[Extracted records]

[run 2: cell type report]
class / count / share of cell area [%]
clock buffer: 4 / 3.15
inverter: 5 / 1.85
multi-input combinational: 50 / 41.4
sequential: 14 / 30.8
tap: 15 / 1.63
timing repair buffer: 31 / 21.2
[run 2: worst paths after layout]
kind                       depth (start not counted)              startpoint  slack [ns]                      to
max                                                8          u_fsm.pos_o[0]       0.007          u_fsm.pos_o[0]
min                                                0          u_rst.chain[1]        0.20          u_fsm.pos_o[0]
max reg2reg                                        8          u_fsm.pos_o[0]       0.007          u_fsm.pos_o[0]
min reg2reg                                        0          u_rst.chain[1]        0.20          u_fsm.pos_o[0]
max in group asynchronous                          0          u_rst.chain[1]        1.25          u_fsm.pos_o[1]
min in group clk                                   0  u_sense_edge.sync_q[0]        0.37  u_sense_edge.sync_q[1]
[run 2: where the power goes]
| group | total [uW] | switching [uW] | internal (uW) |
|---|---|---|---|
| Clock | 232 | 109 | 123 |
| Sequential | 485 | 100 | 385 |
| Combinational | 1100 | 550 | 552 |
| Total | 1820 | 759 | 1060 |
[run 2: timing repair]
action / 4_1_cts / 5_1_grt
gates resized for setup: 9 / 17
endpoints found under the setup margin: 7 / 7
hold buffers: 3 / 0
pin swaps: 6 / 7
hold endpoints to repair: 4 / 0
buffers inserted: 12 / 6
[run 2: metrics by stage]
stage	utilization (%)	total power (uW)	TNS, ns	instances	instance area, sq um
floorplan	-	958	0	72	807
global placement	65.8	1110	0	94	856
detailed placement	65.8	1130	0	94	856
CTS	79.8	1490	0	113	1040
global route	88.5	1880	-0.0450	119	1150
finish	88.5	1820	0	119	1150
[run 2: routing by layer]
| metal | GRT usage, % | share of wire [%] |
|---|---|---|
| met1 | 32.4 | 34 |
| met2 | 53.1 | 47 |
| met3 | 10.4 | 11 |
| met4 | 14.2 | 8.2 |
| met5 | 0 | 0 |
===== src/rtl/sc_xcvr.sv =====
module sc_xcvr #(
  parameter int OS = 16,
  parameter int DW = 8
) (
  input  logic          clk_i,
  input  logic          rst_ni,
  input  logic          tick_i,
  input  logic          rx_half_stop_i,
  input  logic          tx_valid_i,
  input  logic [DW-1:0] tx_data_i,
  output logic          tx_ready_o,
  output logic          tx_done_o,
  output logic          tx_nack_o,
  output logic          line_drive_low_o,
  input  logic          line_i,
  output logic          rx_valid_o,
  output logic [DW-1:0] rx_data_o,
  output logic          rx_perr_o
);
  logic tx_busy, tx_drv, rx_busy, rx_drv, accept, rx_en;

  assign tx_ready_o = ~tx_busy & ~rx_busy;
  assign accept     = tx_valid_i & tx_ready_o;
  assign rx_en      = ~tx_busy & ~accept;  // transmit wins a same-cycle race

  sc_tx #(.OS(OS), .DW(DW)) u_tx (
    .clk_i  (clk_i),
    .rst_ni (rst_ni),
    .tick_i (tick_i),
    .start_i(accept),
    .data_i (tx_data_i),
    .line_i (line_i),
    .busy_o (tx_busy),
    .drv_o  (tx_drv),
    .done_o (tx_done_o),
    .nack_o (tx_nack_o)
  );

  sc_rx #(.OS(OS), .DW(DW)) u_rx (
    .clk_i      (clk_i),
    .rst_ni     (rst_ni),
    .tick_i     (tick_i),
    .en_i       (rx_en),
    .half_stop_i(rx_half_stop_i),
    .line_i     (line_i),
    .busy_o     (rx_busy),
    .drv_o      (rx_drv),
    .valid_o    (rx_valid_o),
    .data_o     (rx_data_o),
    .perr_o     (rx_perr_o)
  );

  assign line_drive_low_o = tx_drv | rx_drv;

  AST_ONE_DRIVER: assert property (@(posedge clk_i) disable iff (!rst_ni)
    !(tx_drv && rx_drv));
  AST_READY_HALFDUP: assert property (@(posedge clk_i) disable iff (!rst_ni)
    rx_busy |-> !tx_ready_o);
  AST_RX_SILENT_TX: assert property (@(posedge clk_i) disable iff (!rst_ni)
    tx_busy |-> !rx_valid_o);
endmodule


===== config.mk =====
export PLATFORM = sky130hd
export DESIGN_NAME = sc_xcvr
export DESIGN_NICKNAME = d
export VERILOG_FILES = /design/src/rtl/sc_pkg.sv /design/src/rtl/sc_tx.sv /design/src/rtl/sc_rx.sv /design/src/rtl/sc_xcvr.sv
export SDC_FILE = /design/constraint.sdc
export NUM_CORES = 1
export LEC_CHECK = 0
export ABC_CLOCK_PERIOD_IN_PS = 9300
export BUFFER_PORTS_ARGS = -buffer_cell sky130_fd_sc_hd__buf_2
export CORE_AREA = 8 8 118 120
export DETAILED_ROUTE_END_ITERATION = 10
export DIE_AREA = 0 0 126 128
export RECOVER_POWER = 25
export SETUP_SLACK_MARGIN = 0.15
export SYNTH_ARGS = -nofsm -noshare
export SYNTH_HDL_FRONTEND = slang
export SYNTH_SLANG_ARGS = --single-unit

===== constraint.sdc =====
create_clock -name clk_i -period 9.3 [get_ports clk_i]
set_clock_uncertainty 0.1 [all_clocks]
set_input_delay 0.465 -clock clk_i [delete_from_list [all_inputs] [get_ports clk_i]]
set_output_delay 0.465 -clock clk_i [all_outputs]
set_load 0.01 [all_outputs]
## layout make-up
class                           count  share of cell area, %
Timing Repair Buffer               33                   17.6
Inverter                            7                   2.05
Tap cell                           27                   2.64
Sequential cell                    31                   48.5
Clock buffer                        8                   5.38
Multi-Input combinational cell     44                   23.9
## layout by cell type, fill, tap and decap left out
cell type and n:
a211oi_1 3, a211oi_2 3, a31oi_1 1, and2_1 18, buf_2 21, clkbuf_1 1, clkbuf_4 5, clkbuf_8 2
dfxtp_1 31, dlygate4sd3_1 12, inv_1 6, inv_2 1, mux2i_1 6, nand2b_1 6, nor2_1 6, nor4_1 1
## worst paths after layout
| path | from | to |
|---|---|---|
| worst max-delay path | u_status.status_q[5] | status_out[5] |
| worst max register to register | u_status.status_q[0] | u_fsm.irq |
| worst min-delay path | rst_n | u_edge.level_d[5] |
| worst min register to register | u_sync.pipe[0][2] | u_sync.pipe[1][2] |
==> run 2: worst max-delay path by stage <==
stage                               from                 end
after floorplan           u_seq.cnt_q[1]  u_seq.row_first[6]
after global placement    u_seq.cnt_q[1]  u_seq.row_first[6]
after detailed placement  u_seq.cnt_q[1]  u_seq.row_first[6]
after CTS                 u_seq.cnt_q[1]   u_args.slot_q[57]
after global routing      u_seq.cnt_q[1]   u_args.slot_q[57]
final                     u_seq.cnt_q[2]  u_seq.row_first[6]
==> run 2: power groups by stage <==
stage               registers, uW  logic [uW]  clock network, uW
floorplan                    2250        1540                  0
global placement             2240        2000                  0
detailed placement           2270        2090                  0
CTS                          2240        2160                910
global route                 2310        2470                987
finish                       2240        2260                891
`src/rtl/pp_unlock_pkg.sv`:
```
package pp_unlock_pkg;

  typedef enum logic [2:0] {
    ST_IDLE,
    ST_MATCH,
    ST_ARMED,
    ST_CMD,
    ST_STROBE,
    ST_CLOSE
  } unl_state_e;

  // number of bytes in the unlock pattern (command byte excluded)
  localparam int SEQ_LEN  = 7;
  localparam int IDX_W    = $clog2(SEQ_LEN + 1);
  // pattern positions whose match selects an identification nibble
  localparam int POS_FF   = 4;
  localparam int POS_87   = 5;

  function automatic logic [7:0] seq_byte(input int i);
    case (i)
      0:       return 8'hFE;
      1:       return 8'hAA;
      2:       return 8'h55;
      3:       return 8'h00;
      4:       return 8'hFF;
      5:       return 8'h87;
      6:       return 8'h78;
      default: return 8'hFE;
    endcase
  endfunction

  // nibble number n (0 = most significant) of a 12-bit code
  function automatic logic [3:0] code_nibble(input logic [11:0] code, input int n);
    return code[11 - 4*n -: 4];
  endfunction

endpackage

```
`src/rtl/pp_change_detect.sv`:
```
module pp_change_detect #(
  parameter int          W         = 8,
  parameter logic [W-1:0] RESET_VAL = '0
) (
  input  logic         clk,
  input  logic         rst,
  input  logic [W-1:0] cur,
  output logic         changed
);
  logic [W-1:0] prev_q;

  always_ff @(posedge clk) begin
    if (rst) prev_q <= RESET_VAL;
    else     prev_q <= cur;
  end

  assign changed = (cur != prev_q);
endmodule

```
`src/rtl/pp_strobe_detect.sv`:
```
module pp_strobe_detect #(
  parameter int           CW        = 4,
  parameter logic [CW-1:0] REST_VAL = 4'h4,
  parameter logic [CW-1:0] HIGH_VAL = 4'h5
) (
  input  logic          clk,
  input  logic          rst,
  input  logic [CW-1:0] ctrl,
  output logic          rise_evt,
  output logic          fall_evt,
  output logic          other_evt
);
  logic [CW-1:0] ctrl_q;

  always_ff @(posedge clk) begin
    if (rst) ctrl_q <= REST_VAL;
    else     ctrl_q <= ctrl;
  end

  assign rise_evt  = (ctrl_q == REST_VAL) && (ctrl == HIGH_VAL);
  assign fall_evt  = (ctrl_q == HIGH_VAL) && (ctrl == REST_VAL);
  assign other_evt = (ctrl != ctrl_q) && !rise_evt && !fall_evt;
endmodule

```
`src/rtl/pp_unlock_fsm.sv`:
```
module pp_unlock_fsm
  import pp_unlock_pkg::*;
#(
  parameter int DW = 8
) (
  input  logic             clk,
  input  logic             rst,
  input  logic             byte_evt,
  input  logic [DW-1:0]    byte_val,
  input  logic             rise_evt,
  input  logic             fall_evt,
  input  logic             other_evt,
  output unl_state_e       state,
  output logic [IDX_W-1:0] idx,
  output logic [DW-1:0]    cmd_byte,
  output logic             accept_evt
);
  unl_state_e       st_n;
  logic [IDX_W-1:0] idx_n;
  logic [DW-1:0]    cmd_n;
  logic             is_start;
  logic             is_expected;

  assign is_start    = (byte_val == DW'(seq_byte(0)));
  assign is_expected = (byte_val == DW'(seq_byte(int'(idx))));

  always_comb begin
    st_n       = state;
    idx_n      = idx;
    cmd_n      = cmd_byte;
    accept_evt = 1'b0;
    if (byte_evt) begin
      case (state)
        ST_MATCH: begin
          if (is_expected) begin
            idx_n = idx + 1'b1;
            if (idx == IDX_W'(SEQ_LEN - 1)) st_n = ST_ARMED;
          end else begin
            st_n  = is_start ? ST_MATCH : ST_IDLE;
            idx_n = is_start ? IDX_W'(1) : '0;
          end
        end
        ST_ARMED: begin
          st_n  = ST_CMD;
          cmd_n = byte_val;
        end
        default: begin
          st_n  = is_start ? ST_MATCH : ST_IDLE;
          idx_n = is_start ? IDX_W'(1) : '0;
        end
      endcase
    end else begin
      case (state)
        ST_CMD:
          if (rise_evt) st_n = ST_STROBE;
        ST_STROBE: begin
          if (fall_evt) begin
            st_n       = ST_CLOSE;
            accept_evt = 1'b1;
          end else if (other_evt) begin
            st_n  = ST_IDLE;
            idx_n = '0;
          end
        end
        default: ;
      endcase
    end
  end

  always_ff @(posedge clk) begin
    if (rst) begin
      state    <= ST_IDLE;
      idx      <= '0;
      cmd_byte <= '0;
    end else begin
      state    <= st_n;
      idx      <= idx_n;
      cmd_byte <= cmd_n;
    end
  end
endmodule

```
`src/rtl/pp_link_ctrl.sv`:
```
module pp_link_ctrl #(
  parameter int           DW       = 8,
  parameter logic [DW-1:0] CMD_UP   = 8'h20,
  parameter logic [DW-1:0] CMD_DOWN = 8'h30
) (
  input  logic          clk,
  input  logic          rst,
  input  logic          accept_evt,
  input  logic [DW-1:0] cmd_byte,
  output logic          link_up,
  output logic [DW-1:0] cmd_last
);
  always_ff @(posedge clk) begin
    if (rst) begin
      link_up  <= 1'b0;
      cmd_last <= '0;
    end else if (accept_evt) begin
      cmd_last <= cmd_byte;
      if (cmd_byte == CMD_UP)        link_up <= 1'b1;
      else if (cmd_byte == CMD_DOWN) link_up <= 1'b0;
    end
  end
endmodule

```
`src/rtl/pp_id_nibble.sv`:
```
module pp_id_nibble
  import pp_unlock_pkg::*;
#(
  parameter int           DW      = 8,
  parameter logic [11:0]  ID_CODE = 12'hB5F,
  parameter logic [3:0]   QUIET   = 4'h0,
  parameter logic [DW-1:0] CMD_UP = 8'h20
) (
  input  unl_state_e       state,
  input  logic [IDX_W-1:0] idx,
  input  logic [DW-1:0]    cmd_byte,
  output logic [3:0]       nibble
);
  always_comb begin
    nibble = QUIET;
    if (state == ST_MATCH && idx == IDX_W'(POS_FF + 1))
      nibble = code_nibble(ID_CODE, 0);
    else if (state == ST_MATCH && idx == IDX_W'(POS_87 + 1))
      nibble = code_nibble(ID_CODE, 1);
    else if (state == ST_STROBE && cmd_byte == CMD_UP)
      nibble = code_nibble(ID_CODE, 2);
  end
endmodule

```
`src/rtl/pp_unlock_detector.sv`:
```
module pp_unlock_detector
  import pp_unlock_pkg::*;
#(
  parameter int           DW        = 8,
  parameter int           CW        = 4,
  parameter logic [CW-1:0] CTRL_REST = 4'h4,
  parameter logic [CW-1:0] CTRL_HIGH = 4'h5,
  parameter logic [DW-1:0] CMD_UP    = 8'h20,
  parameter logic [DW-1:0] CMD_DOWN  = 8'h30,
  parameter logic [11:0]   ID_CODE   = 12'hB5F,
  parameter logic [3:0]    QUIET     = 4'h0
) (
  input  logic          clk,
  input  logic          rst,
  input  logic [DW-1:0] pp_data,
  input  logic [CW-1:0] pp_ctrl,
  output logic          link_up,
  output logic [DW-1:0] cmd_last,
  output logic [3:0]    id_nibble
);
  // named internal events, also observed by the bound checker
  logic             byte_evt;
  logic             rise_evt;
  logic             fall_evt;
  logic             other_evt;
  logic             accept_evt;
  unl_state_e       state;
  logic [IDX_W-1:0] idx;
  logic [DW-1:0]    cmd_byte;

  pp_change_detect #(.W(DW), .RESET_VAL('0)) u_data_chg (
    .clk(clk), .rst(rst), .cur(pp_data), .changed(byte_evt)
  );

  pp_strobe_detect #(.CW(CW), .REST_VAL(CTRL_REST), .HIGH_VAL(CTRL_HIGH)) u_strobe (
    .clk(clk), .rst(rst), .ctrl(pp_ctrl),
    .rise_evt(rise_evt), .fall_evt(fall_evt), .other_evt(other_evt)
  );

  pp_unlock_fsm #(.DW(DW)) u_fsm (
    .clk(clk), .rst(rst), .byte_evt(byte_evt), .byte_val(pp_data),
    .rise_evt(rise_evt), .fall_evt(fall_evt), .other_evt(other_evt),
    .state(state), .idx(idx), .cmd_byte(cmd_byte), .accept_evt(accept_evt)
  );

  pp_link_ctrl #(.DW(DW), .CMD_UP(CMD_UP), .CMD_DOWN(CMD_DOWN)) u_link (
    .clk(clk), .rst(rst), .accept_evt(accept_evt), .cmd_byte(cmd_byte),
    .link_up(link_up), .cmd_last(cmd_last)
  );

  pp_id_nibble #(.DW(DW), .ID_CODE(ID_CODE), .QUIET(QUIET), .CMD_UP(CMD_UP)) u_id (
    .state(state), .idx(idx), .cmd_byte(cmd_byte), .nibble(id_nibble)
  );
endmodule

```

**WORK INSTRUCTION**
When you find a line in the records that contains the word "floorplan", copy it.

**ANSWER FOR THE TASK**
floorplan	-	958	0	72	807
after floorplan           u_seq.cnt_q[1]  u_seq.row_first[6]
floorplan                    2250        1540                  0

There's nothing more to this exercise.